🤖 AI Summary
In edge networks, distributed Mixture-of-Experts (MoE) training suffers from resource heterogeneity and dynamic token arrivals, leading to queue buildup, low efficiency, and system instability. To address this, we propose the first online token routing framework grounded in Lyapunov optimization. Our method jointly optimizes token routing decisions and computational frequency allocation without requiring prior knowledge of future system states, thereby ensuring long-term system stability. We introduce two key innovations: (i) a gating consistency constraint to maintain expert selection coherence across time, and (ii) an energy-aware queue management mechanism. Both are integrated into a Lyapunov drift minimization objective for real-time, adaptive control. Extensive experiments on SVHN and CIFAR-100 demonstrate that our framework achieves ≥40% higher system throughput and improves test accuracy by over 5 percentage points compared to conventional routing mechanisms, while significantly enhancing training stability and energy efficiency.
📝 Abstract
The sparse activation mechanism of mixture of experts (MoE) model empowers edge intelligence with enhanced training efficiency and reduced computational resource consumption. However, traditional token routing in distributed MoE training faces significant challenges in resource-constrained edge networks characterized by heterogeneous computing capabilities and stochastic token arrivals, which inevitably suffer from workload backlog, resource inefficiency, and performance degradation.

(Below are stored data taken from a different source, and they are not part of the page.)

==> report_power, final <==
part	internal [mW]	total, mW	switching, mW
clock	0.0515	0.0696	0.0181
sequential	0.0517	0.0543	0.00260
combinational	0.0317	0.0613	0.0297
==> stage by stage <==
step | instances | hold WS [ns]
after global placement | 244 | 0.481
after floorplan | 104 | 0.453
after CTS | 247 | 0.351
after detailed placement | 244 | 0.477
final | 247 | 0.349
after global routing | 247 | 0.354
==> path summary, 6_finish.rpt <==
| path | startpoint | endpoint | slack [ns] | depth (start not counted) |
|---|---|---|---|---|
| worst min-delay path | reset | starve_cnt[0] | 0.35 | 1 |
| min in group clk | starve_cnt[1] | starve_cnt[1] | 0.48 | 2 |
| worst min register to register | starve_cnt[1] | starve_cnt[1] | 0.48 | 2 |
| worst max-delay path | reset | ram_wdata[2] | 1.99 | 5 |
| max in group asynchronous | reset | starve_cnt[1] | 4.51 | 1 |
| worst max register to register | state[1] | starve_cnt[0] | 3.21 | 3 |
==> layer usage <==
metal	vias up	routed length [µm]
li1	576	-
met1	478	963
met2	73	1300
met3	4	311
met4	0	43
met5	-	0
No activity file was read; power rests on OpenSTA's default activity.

To address this issue, we propose a novel Lyapunov-based token routing framework for distributed MoE training over resource-heterogeneous edge networks, termed Stable-MoE. Specifically, we formulate a stochastic optimization problem to maximize both system throughput and gating consistency via optimizing the token routing strategy and computational resource allocation, while ensuring long-term stability of both token and energy queues at the edge devices. Using the Lyapunov optimization, we transform the intractable long-term optimization problem into tractable per-slot subproblems by enabling online decision-making of token routing and computation frequency utilization without the knowledge of future system states. Experimental results on the SVHN and CIFAR-100 datasets demonstrate that Stable-MoE outperforms the baselines with at least 40% and 5% gains in system throughput and test accuracy, respectively.